According to the Council on Foreign Relations, between 1992 and 2018, women represented only 13% of negotiators, 3% of mediators and only 4% of signatories in major peace processes. Similarly, research by the Inter-Parliamentary Union and UN Women showed that in January 2019, the global average of women ministers was 20.7% compared to 18.3% in conflict and post-conflict countries. Moreover, data from the UN Security Council shows that, as of August 2020, women made up 41 per cent of heads of United Nations peacekeeping operations and special political missions. Since the outbreak of the COVID-19 pandemic, many have noted how women leaders around the world have demonstrated successful management of the COVID-19 pandemic based on inclusive, evidence-based leadership; yet, women lead only seven per cent of countries.
Increasing the number of women elevated to lead and contribute to peace processes at all levels is not just desirable from an equity perspective, but it is crucial for sustaining peace. Data consolidated by UN Women provides evidence that women's direct participation in peace negotiations increases the sustainability and the quality of peace. A study investigating 82 peace agreements in 42 armed conflicts between 1989 and 2011 found that when women participate in peace processes, the resulting agreement is 35 per cent more likely to last at least 15 years. One reason for this is that women so often shape societal values and facilitate their access to decision-making; thereby, promoting social cohesion and ensuring that agreements are embedded into the social fabric in sustainable, long-lasting and transformational ways.

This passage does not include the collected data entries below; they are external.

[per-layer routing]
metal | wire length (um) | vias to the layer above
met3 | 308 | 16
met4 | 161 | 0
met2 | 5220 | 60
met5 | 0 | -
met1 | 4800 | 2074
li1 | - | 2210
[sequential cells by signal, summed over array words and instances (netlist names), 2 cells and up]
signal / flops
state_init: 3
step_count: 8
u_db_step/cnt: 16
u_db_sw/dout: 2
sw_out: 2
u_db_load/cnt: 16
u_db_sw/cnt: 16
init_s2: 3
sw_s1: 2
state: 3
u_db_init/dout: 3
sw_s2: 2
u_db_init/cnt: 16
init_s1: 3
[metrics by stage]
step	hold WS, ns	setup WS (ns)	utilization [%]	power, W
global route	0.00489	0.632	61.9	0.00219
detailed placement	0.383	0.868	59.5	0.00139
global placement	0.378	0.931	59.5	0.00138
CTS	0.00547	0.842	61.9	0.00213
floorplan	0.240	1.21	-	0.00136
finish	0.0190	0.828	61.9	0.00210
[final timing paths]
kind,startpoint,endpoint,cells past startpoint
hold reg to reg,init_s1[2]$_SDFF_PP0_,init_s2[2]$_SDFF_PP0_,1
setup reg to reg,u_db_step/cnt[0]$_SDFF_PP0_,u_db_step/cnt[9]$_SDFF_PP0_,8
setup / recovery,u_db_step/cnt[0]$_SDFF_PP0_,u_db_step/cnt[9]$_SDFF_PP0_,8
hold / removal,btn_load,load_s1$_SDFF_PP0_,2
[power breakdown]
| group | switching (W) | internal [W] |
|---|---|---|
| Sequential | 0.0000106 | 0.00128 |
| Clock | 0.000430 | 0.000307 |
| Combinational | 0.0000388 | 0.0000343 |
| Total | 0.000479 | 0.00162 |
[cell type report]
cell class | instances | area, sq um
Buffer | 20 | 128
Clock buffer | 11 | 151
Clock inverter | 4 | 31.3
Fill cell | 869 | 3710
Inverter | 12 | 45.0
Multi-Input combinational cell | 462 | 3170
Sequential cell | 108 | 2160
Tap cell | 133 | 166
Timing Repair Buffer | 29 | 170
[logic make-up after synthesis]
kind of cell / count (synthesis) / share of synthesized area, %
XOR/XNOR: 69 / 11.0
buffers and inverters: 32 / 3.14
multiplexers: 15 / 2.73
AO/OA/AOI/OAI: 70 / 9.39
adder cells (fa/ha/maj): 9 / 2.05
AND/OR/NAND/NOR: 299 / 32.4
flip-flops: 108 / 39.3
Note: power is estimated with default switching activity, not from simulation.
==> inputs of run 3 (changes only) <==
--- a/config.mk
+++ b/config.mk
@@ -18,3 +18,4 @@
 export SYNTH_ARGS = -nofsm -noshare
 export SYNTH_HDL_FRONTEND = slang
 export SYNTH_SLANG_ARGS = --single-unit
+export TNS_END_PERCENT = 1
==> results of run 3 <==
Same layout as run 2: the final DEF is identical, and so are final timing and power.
<file path="src/rtl/mem_access_ctrl.sv">
// MEM-stage load/store sequencer for a single-port, variable-latency data bus.
// Handles lane enables, store replication, load extension, misalignment and timeout.
module mem_access_ctrl #(
    parameter int TIMEOUT = 16,
    parameter int CNT_W   = 5
) (
    input  logic        clk,
    input  logic        reset,
    input  logic        req_valid,
    input  logic        req_we,
    input  logic [2:0]  req_type,
    input  logic        req_sign,
    input  logic [31:0] req_addr,
    input  logic [31:0] req_wdata,
    output logic        stall,
    output logic        done,
    output logic [31:0] rdata,
    output logic        adel,
    output logic        ades,
    output logic        bus_err,
    output logic        mem_req,
    output logic        mem_we,
    output logic [31:0] mem_addr,
    output logic [3:0]  mem_be,
    output logic [31:0] mem_wdata,
    input  logic        mem_ack,
    input  logic [31:0] mem_rdata
);

    typedef enum logic [1:0] {
        IDLE,
        BUS,
        RESP
    } state_t;

    localparam bit HAS_TO = (TIMEOUT > 0);
    localparam logic [CNT_W-1:0] CNT_LAST =
        CNT_W'((TIMEOUT > 0) ? TIMEOUT - 1 : 0);

    state_t           state;
    logic [CNT_W-1:0] cnt;
    logic             lat_word;
    logic             lat_half;
    logic             lat_sign;
    logic             lat_we;
    logic [1:0]       lat_off;

    logic             is_word;
    logic             is_half;
    logic             misal;
    logic             idle_req;
    logic             accept;
    logic             to_hit;
    logic [3:0]       be_d;
    logic [31:0]      wd_d;
    logic [7:0]       ld_b;
    logic [15:0]      ld_h;
    logic [31:0]      ld_ext;

    always_comb begin
        is_word  = (req_type == 3'd0);
        is_half  = (req_type == 3'd1);
        misal    = (is_word & |req_addr[1:0]) | (is_half & req_addr[0]);
        // reset gate keeps the comb outputs quiet while reset is held
        idle_req = !reset && (state == IDLE) && req_valid;
        accept   = idle_req && !misal;
        adel     = idle_req && misal && !req_we;
        ades     = idle_req && misal && req_we;
        stall    = accept || (state == BUS);
        to_hit   = HAS_TO && (cnt == CNT_LAST);

        be_d = 4'b0000;
        wd_d = 32'h0;
        unique case (1'b1)
            is_word: begin
                be_d = 4'b1111;
                wd_d = req_wdata;
            end
            is_half: begin
                be_d = req_addr[1] ? 4'b1100 : 4'b0011;
                wd_d = {2{req_wdata[15:0]}};
            end
            default: begin
                be_d = 4'b0001 << req_addr[1:0];
                wd_d = {4{req_wdata[7:0]}};
            end
        endcase

        ld_h = lat_off[1] ? mem_rdata[31:16] : mem_rdata[15:0];
        ld_b = 8'h0;
        unique case (lat_off)
            2'd0:    ld_b = mem_rdata[7:0];
            2'd1:    ld_b = mem_rdata[15:8];
            2'd2:    ld_b = mem_rdata[23:16];
            default: ld_b = mem_rdata[31:24];
        endcase

        ld_ext = 32'h0;
        unique case (1'b1)
            lat_word: ld_ext = mem_rdata;
            lat_half: ld_ext = {{16{lat_sign & ld_h[15]}}, ld_h};
            default:  ld_ext = {{24{lat_sign & ld_b[7]}}, ld_b};
        endcase
    end

    always_ff @(posedge clk or posedge reset) begin
        if (reset) begin
            state     <= IDLE;
            cnt       <= '0;
            lat_word  <= 1'b0;
            lat_half  <= 1'b0;
            lat_sign  <= 1'b0;
            lat_we    <= 1'b0;
            lat_off   <= 2'd0;
            done      <= 1'b0;
            bus_err   <= 1'b0;
            rdata     <= 32'h0;
            mem_req   <= 1'b0;
            mem_we    <= 1'b0;
            mem_addr  <= 32'h0;
            mem_be    <= 4'h0;
            mem_wdata <= 32'h0;
        end else begin
            unique case (state)
                IDLE: begin
                    done    <= 1'b0;
                    bus_err <= 1'b0;
                    rdata   <= 32'h0;
                    if (accept) begin
                        lat_word  <= is_word;
                        lat_half  <= is_half;
                        lat_sign  <= req_sign;
                        lat_we    <= req_we;
                        lat_off   <= req_addr[1:0];
                        mem_req   <= 1'b1;
                        mem_we    <= req_we;
                        mem_addr  <= {req_addr[31:2], 2'b00};
                        mem_be    <= be_d;
                        mem_wdata <= wd_d;
                        cnt       <= '0;
                        state     <= BUS;
                    end
                end
                BUS: begin
                    if (mem_ack) begin
                        rdata   <= lat_we ? 32'h0 : ld_ext;
                        done    <= 1'b1;
                        mem_req <= 1'b0;
                        state   <= RESP;
                    end else if (to_hit) begin
                        rdata   <= 32'h0;
                        bus_err <= 1'b1;
                        done    <= 1'b1;
                        mem_req <= 1'b0;
                        state   <= RESP;
                    end else begin
                        cnt <= cnt + 1'b1;
                    end
                end
                RESP: begin
                    done    <= 1'b0;
                    bus_err <= 1'b0;
                    rdata   <= 32'h0;
                    state   <= IDLE;
                end
                default: state <= IDLE;
            endcase
        end
    end

endmodule
</file>
File: src/rtl/ex_muldiv_unit.sv
// RV32M execute-stage multiply/divide unit: FSM, special cases, sign fixup, stall/done.
// Optional MULDIV_FAST_MUL_EN: single-cycle multiplies, divides stay iterative.
module ex_muldiv_unit
    import muldiv_pkg::*;
#(
    parameter int CORE = 0,
    parameter int XLEN = XLEN_DEF
) (
    input  logic            clock,
    input  logic            reset,
    ex_muldiv_unit_if.slave bus
);
    localparam logic [1:0] ST_IDLE  = IDLE;
    localparam logic [1:0] ST_CALC  = CALC;
    localparam logic [1:0] ST_FIXUP = FIXUP;
    localparam logic [1:0] ST_DONE  = DONE;
    localparam logic [XLEN-1:0] MIN_VAL = {1'b1, {(XLEN-1){1'b0}}};

    if (XLEN != XLEN_DEF || CORE < 0) begin : gBadCfg
        $error("ex_muldiv_unit: counter width is sized for XLEN=32 and CORE must be >= 0");
    end

    logic [1:0]        state_q, state_d;
    logic [CNT_W-1:0]  cnt_q, cnt_d;
    logic [2:0]        funct3_q, funct3_d;
    logic [4:0]        rd_q, rd_d, mdRd_q, mdRd_d;
    logic              negA_q, negA_d, negB_q, negB_d;
    logic [XLEN-1:0]   result_q, result_d;

    logic              start, isDiv, signedA, signedB, negA, negB;
    logic              divByZero, overflow, special, fastPath;
    logic [XLEN-1:0]   rs1, rs2, magA, magB, specialResult, fixResult, fastResult;
    logic [2*XLEN-1:0] product, prodFix;
    logic [XLEN-1:0]   quotient, remainder;

    assign rs1   = bus.ex_rs1_data;
    assign rs2   = bus.ex_rs2_data;
    assign isDiv = bus.ex_funct3[2];
    assign start = bus.ex_valid & ~bus.ex_flush & (bus.ex_opcode == OPCODE_OP)
                 & (bus.ex_funct7 == FUNCT7_MULDIV) & (state_q == ST_IDLE);

    always_comb begin
        signedA = 1'b0;
        signedB = 1'b0;
        case (bus.ex_funct3)
            F3_MULH, F3_DIV, F3_REM: begin
                signedA = 1'b1;
                signedB = 1'b1;
            end
            F3_MULHSU: signedA = 1'b1;
            default: ;
        endcase
    end

    assign negA = signedA & rs1[XLEN-1];
    assign negB = signedB & rs2[XLEN-1];
    assign magA = negA ? -rs1 : rs1;
    assign magB = negB ? -rs2 : rs2;

    // funct3[1] separates REM* from DIV* for both special-case results.
    assign divByZero     = isDiv & (rs2 == '0);
    assign overflow      = isDiv & ~bus.ex_funct3[0] & (rs1 == MIN_VAL) & (rs2 == '1);
    assign special       = divByZero | overflow;
    assign specialResult = divByZero ? (bus.ex_funct3[1] ? rs1 : '1)
                                     : (bus.ex_funct3[1] ? '0 : MIN_VAL);

`ifdef MULDIV_FAST_MUL_EN
    logic signed [XLEN:0]     fastA, fastB;
    logic signed [2*XLEN+1:0] fastProd;
    assign fastA      = {signedA & rs1[XLEN-1], rs1};
    assign fastB      = {signedB & rs2[XLEN-1], rs2};
    assign fastProd   = fastA * fastB;
    assign fastPath   = ~isDiv;
    assign fastResult = (bus.ex_funct3 == F3_MUL) ? fastProd[XLEN-1:0] : fastProd[2*XLEN-1:XLEN];
`else
    assign fastPath   = 1'b0;
    assign fastResult = '0;
`endif

    muldiv_iter_core #(.XLEN(XLEN)) uIterCore (
        .clock       (clock),
        .reset       (reset),
        .load_i      (start & ~special & ~fastPath),
        .step_i      (state_q == ST_CALC),
        .opA_i       (magA),
        .opB_i       (magB),
        .product_o   (product),
        .quotient_o  (quotient),
        .remainder_o (remainder)
    );

    assign prodFix = (negA_q ^ negB_q) ? -product : product;

    always_comb begin
        case (funct3_q)
            F3_MUL:                      fixResult = prodFix[XLEN-1:0];
            F3_MULH, F3_MULHSU, F3_MULHU: fixResult = prodFix[2*XLEN-1:XLEN];
            F3_DIV, F3_DIVU:             fixResult = (negA_q ^ negB_q) ? -quotient : quotient;
            default:                     fixResult = negA_q ? -remainder : remainder;
        endcase
    end

    // A flush kills whatever is in flight, including a result about to be published.
    always_comb begin
        state_d  = state_q;
        cnt_d    = cnt_q;
        funct3_d = funct3_q;
        rd_d     = rd_q;
        negA_d   = negA_q;
        negB_d   = negB_q;
        result_d = result_q;
        mdRd_d   = mdRd_q;
        case (state_q)
            ST_IDLE: begin
                if (start) begin
                    funct3_d = bus.ex_funct3;
                    rd_d     = bus.ex_rd;
                    negA_d   = negA;
                    negB_d   = negB;
                    cnt_d    = '0;
                    if (special) begin
                        state_d  = ST_DONE;
                        result_d = specialResult;
                        mdRd_d   = bus.ex_rd;
                    end else if (fastPath) begin
                        state_d  = ST_DONE;
                        result_d = fastResult;
                        mdRd_d   = bus.ex_rd;
                    end else begin
                        state_d = ST_CALC;
                    end
                end
            end
            ST_CALC: begin
                cnt_d = cnt_q + CNT_W'(1);
                if (cnt_q == CNT_W'(XLEN-1)) state_d = ST_FIXUP;
            end
            ST_FIXUP: begin
                state_d  = ST_DONE;
                result_d = fixResult;
                mdRd_d   = rd_q;
            end
            default: state_d = ST_IDLE;
        endcase
        if (bus.ex_flush) begin
            state_d  = ST_IDLE;
            result_d = result_q;
            mdRd_d   = mdRd_q;
        end
    end

    always_ff @(posedge clock) begin
        if (reset) begin
            state_q  <= ST_IDLE;
            cnt_q    <= '0;
            funct3_q <= '0;
            rd_q     <= '0;
            negA_q   <= 1'b0;
            negB_q   <= 1'b0;
            result_q <= '0;
            mdRd_q   <= '0;
        end else begin
            state_q  <= state_d;
            cnt_q    <= cnt_d;
            funct3_q <= funct3_d;
            rd_q     <= rd_d;
            negA_q   <= negA_d;
            negB_q   <= negB_d;
            result_q <= result_d;
            mdRd_q   <= mdRd_d;
        end
    end

    assign bus.md_stall  = ~reset & ((state_q == ST_CALC) | (state_q == ST_FIXUP) | start);
    assign bus.md_done   = (state_q == ST_DONE);
    assign bus.md_result = result_q;
    assign bus.md_rd     = mdRd_q;
endmodule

The coinciding of the COVID-19 pandemic with the aforementioned 20th anniversary of the Women, Peace and Security agenda represents a critical moment to develop a more inclusive response, committed to ensuring that women are heard, protected, and empowered. As national and international actors pivot their focus to shape a post-COVID world and adapt existing development, peacebuilding and humanitarian programming to this new reality, providing opportunities for women in leadership positions will become increasingly important in order to integrate gender-sensitivity into crisis management.